# Do Duplexes Sell for Less per Square Foot than Single Family Homes?

## Hypotheses
Our null hypothesis is that duplexes do not sell for less per square foot than single family homes.
Our alternative hypothesis is that they do sell for less.

We will try to get results with a 95% confidence, so we will set our alpha to .05

#### Possible Errors:
If we make a type 1 error, we would claim that duplexes sell for less per square foot, when in reality they do not.

On the other hand, if we make a type 2 error, we will claim that they do not sell for less, when in fact they do.

In [150]:
# First we import the libraries we will be using.
import scipy.stats as stats
import statsmodels.stats.power as power
import pandas as pd
import numpy as np

## Load the data

In [151]:
salespath = r'C:\Users\caell\flatiron\projects\phase_2_project\phase_2_project_chicago-sf-seattle-ds-082420\data\EXTR_RPSale.csv'
parcelpath = r'C:\Users\caell\flatiron\projects\phase_2_project\phase_2_project_chicago-sf-seattle-ds-082420\data\EXTR_Parcel.csv'
residentialpath = r'C:\Users\caell\flatiron\projects\phase_2_project\phase_2_project_chicago-sf-seattle-ds-082420\data\EXTR_ResBldg.csv'
sales = pd.read_csv(salespath, encoding = 'ISO-8859-1')
parcels = pd.read_csv(parcelpath, encoding = 'ISO-8859-1')
residences = pd.read_csv(residentialpath, encoding = 'ISO-8859-1')

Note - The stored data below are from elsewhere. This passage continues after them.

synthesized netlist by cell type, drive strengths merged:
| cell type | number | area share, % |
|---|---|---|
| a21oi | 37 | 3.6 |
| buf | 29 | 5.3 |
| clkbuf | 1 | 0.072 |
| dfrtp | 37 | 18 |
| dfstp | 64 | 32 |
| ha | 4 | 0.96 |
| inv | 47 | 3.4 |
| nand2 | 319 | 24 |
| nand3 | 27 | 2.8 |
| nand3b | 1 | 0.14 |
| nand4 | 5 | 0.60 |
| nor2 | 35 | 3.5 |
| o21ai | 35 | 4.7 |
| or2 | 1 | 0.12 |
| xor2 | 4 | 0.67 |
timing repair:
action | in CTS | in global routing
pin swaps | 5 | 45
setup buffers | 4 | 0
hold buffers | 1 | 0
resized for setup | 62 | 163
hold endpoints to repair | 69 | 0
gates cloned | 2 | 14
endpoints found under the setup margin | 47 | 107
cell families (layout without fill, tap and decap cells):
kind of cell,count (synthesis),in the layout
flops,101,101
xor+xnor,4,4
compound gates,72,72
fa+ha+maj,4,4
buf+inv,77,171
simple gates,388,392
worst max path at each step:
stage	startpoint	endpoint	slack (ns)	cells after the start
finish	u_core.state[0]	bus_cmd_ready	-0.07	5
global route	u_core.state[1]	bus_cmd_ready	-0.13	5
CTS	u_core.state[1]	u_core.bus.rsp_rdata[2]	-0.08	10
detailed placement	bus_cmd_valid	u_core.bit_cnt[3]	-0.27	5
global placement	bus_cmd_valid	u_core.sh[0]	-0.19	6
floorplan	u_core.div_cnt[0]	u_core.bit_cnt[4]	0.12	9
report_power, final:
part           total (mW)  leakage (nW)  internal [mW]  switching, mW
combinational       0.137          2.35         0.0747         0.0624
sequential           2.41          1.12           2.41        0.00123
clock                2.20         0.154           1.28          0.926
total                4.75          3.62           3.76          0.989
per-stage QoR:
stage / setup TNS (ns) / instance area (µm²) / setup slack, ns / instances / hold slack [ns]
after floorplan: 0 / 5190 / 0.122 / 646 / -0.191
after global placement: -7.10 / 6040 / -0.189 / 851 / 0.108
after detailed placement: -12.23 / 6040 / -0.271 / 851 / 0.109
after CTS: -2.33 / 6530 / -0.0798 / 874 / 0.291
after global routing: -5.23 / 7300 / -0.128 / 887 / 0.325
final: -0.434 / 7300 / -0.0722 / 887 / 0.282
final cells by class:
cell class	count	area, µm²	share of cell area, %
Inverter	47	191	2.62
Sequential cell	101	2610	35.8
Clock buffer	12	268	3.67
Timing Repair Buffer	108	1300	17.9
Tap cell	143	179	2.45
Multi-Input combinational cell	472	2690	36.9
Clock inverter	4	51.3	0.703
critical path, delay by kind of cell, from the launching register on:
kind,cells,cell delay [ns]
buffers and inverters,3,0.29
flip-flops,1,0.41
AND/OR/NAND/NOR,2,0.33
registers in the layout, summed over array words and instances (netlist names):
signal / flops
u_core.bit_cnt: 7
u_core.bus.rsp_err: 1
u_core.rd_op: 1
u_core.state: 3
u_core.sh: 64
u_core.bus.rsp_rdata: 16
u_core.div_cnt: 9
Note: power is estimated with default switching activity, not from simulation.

  has_raised = await self.run_ast_nodes(code_ast.body, cell_name,
  has_raised = await self.run_ast_nodes(code_ast.body, cell_name,


## Prepare the data

In [152]:
sales['pin'] = sales.Major.astype(str) + sales.Minor.astype(str)
sales.set_index('pin', inplace = True)
sales = sales[sales['DocumentDate'].astype(str).str.endswith('2019')]
parcels['pin'] = parcels.Major.astype(str) + parcels.Minor.astype(str)
parcels.set_index('pin', inplace = True)
residences['pin'] = residences.Major.astype(str) + residences.Minor.astype(str)
residences.set_index('pin', inplace = True)

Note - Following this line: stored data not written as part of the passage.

--- src/rtl/pipelined_adder.sv ---
// Pipelined WIDTH-bit add/subtract split into STAGES registered carry-chain slices,
// with carry, signed-overflow and zero flags and a valid/ready handshake on both sides.
module pipelined_adder #(
  parameter int WIDTH  = 32,
  parameter int STAGES = 4
) (
  input  logic             Clk_i,
  input  logic             Rst_i,
  input  logic [WIDTH-1:0] Number1_i,
  input  logic [WIDTH-1:0] Number2_i,
  input  logic             Carry_i,
  input  logic             Sub_i,
  input  logic             Valid_i,
  output logic             Ready_o,
  output logic [WIDTH-1:0] Result_o,
  output logic             Carry_o,
  output logic             Overflow_o,
  output logic             Zero_o,
  output logic             Valid_o,
  input  logic             Ready_i
);

  localparam int CHUNK = WIDTH / STAGES;

  if (WIDTH < 2 || STAGES < 1 || (WIDTH % STAGES) != 0) begin : g_param_check
    $error("pipelined_adder: WIDTH must be >= 2 and STAGES >= 1 must divide WIDTH");
  end

  // Handshake: an op enters on an edge where Valid_i & Ready_o and leaves on an edge
  // where Valid_o & Ready_i. The whole pipe moves as one (w_adv) and bubbles are kept.
  logic w_adv;

  logic             r_valid [STAGES];
  logic             r_sub   [STAGES];
  logic             r_carry [STAGES];
  logic [WIDTH-1:0] r_a     [STAGES];
  logic [WIDTH-1:0] r_b     [STAGES];
  logic [WIDTH-1:0] r_res   [STAGES];
  logic             r_ovf;
  logic             r_zero;

  // Per-stage view of what the stage consumes this cycle.
  logic             w_valid_cur [STAGES];
  logic             w_sub_cur   [STAGES];
  logic             w_cin_cur   [STAGES];
  logic [WIDTH-1:0] w_a_cur     [STAGES];
  logic [WIDTH-1:0] w_b_cur     [STAGES];
  logic [WIDTH-1:0] w_res_cur   [STAGES];

  // Per-stage values that the stage register loads on an advancing edge.
  logic             w_valid_nxt [STAGES];
  logic             w_sub_nxt   [STAGES];
  logic             w_carry_nxt [STAGES];
  logic [WIDTH-1:0] w_a_nxt     [STAGES];
  logic [WIDTH-1:0] w_b_nxt     [STAGES];
  logic [WIDTH-1:0] w_res_nxt   [STAGES];
  logic             w_ovf_nxt;
  logic             w_zero_nxt;

  assign w_adv   = Ready_i | ~r_valid[STAGES-1];
  assign Ready_o = w_adv;

  for (genvar k = 0; k < STAGES; k++) begin : g_stage
    logic [CHUNK-1:0] w_b_slice;
    logic [CHUNK:0]   w_sum;

    if (k == 0) begin : g_first
      assign w_a_cur[k]     = Number1_i;
      assign w_b_cur[k]     = Number2_i;
      assign w_sub_cur[k]   = Sub_i;
      // Subtract forces the +1 of the two's-complement negate; Carry_i is ignored then.
      assign w_cin_cur[k]   = Sub_i | Carry_i;
      assign w_valid_cur[k] = Valid_i & w_adv;
      assign w_res_cur[k]   = '0;
    end else begin : g_follow
      assign w_a_cur[k]     = r_a[k-1];
      assign w_b_cur[k]     = r_b[k-1];
      assign w_sub_cur[k]   = r_sub[k-1];
      assign w_cin_cur[k]   = r_carry[k-1];
      assign w_valid_cur[k] = r_valid[k-1];
      assign w_res_cur[k]   = r_res[k-1];
    end

    assign w_b_slice = w_b_cur[k][CHUNK-1:0] ^ {CHUNK{w_sub_cur[k]}};
    assign w_sum     = {1'b0, w_a_cur[k][CHUNK-1:0]} + {1'b0, w_b_slice}
                     + {{CHUNK{1'b0}}, w_cin_cur[k]};

    // Result slices enter at the top and shift down, so after the last stage slice 0
    // sits in the low bits and the word is fully assembled.
    assign w_res_nxt[k]   = (WIDTH'(w_sum[CHUNK-1:0]) << (WIDTH - CHUNK))
                          | (w_res_cur[k] >> CHUNK);
    assign w_carry_nxt[k] = w_sum[CHUNK];
    assign w_sub_nxt[k]   = w_sub_cur[k];
    assign w_valid_nxt[k] = w_valid_cur[k];

    if (k < STAGES - 1) begin : g_skew
      assign w_a_nxt[k] = w_a_cur[k] >> CHUNK;
      assign w_b_nxt[k] = w_b_cur[k] >> CHUNK;
    end else begin : g_last
      assign w_a_nxt[k] = '0;
      assign w_b_nxt[k] = '0;
      // a^b^sum at the MSB recovers the carry into the MSB.
      assign w_ovf_nxt  = w_a_cur[k][CHUNK-1] ^ w_b_slice[CHUNK-1]
                        ^ w_sum[CHUNK-1] ^ w_sum[CHUNK];
      assign w_zero_nxt = ~|w_res_nxt[k];
    end
  end

  always_ff @(posedge Clk_i) begin
    if (Rst_i) begin
      for (int k = 0; k < STAGES; k++) begin
        r_valid[k] <= 1'b0;
        r_sub[k]   <= 1'b0;
        r_carry[k] <= 1'b0;
        r_a[k]     <= '0;
        r_b[k]     <= '0;
        r_res[k]   <= '0;
      end
      r_ovf  <= 1'b0;
      r_zero <= 1'b0;
    end else if (w_adv) begin
      for (int k = 0; k < STAGES; k++) begin
        r_valid[k] <= w_valid_nxt[k];
        r_sub[k]   <= w_sub_nxt[k];
        r_carry[k] <= w_carry_nxt[k];
        r_a[k]     <= w_a_nxt[k];
        r_b[k]     <= w_b_nxt[k];
        r_res[k]   <= w_res_nxt[k];
      end
      r_ovf  <= w_ovf_nxt;
      r_zero <= w_zero_nxt;
    end
  end

  assign Result_o   = r_res[STAGES-1];
  assign Carry_o    = r_carry[STAGES-1];
  assign Overflow_o = r_ovf;
  assign Zero_o     = r_zero;
  assign Valid_o    = r_valid[STAGES-1];

endmodule

--- config.mk ---
export PLATFORM = sky130hd
export DESIGN_NAME = pipelined_adder
export DESIGN_NICKNAME = d
export VERILOG_FILES = /design/src/rtl/pipelined_adder.sv
export SDC_FILE = /design/constraint.sdc
export NUM_CORES = 1
export LEC_CHECK = 0
export BUFFER_PORTS_ARGS = -buffer_cell sky130_fd_sc_hd__buf_4
export CELL_PAD_IN_SITES_DETAIL_PLACEMENT = 0
export CELL_PAD_IN_SITES_GLOBAL_PLACEMENT = 1
export CORE_ASPECT_RATIO = 2
export CORE_MARGIN = 2
export CORE_UTILIZATION = 48
export CTS_BUF_LIST = sky130_fd_sc_hd__clkbuf_16
export CTS_CLUSTER_DIAMETER = 200
export DETAILED_ROUTE_END_ITERATION = 8
export PLACE_DENSITY = 0.88
export RECOVER_POWER = 25
export SYNTH_ARGS = -nofsm -noshare
export SYNTH_HDL_FRONTEND = slang
export SYNTH_SLANG_ARGS = --single-unit
--- constraint.sdc ---
create_clock -name Clk_i -period 8.1 [get_ports Clk_i]
set_clock_uncertainty 0.1 [all_clocks]
set_input_delay 0.81 -clock Clk_i [delete_from_list [all_inputs] [get_ports Clk_i]]
set_output_delay 0.81 -clock Clk_i [all_outputs]
set_load 0.05 [all_outputs]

## Join the tables and extract the features we want to compare.

In [153]:
duplexs = parcels[parcels['PresentUse'] == 3]
duplexs = pd.DataFrame(duplexs['SqFtLot'])
duplexs = duplexs.join(sales, how = 'inner')
duplexs = duplexs[['SqFtLot','SalePrice']]
duplexs = duplexs.join(residences, how='inner')
duplexs = duplexs[['SalePrice','SqFtTotLiving']]
duplexs = duplexs[duplexs['SalePrice'] > 0]
duplexs['cost_per_sqft'] = duplexs.SalePrice / duplexs.SqFtTotLiving

duplexs.head()

Unnamed: 0_level_0,SalePrice,SqFtTotLiving,cost_per_sqft
pin,Unnamed: 1_level_1,Unnamed: 2_level_1,Unnamed: 3_level_1
1025049027,760000,2260,336.283186
1025049153,875000,2000,437.5
1070050,1040000,1650,630.30303
1080030,675000,1650,409.090909
114200690,17255000,2080,8295.673077


In [154]:
singlefamily = parcels[parcels['PresentUse'] == 2]
singlefamily = pd.DataFrame(singlefamily['SqFtLot'])
singlefamily = singlefamily.join(sales, how = 'inner')
singlefamily = singlefamily[['SqFtLot','SalePrice']]
singlefamily = singlefamily.join(residences, how='inner')
singlefamily = singlefamily[['SalePrice','SqFtTotLiving']]
singlefamily = singlefamily[singlefamily['SalePrice'] > 0]
singlefamily['cost_per_sqft'] = singlefamily.SalePrice / singlefamily.SqFtTotLiving

singlefamily.head()

Unnamed: 0_level_0,SalePrice,SqFtTotLiving,cost_per_sqft
pin,Unnamed: 1_level_1,Unnamed: 2_level_1,Unnamed: 3_level_1
100023,520000,1100,472.727273
10004,813000,1720,472.674419
10012025,245600,1060,231.698113
10012045,425000,1310,324.427481
10030120,615000,2390,257.322176


### Single family vs duplex sample size and sample means

In [155]:
print(f'{len(duplexs)} duplexs were sold in 2019, and {len(singlefamily)} single family homes were sold.')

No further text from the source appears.